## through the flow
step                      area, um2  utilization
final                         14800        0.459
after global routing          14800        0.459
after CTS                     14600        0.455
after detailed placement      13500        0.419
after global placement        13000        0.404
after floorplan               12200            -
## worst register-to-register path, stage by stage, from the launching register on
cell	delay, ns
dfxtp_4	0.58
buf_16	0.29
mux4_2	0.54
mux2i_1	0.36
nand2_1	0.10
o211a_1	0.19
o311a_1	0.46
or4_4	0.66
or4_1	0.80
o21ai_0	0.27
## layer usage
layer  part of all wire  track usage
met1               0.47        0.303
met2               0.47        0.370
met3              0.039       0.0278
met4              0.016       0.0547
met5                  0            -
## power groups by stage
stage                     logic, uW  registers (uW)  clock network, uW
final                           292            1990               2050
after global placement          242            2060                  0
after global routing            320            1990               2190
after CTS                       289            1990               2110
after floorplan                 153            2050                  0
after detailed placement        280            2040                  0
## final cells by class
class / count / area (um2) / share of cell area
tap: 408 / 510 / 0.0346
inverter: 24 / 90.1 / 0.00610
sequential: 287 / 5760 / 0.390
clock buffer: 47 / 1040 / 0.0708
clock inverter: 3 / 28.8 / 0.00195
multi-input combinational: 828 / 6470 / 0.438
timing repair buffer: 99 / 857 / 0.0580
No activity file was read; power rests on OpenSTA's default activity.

- - -

**Directions:**
Make an exact copy of every record listed above.

**Answer to this task:**
## through the flow
step                      area, um2  utilization
final                         14800        0.459
after global routing          14800        0.459
after CTS                     14600        0.455
after detailed placement      13500        0.419
after global placement        13000        0.404
after floorplan               12200            -
## worst register-to-register path, stage by stage, from the launching register on
cell	delay, ns
dfxtp_4	0.58
buf_16	0.29
mux4_2	0.54
mux2i_1	0.36
nand2_1	0.10
o211a_1	0.19
o311a_1	0.46
or4_4	0.66
or4_1	0.80
o21ai_0	0.27
## layer usage
layer  part of all wire  track usage
met1               0.47        0.303
met2               0.47        0.370
met3              0.039       0.0278
met4              0.016       0.0547
met5                  0            -
## power groups by stage
stage                     logic, uW  registers (uW)  clock network, uW
final                           292            1990               2050
after global placement          242            2060                  0
after global routing            320            1990               2190
after CTS                       289            1990               2110
after floorplan                 153            2050                  0
after detailed placement        280            2040                  0
## final cells by class
class / count / area (um2) / share of cell area
tap: 408 / 510 / 0.0346
inverter: 24 / 90.1 / 0.00610
sequential: 287 / 5760 / 0.390
clock buffer: 47 / 1040 / 0.0708
clock inverter: 3 / 28.8 / 0.00195
multi-input combinational: 828 / 6470 / 0.438
timing repair buffer: 99 / 857 / 0.0580
No activity file was read; power rests on OpenSTA's default activity.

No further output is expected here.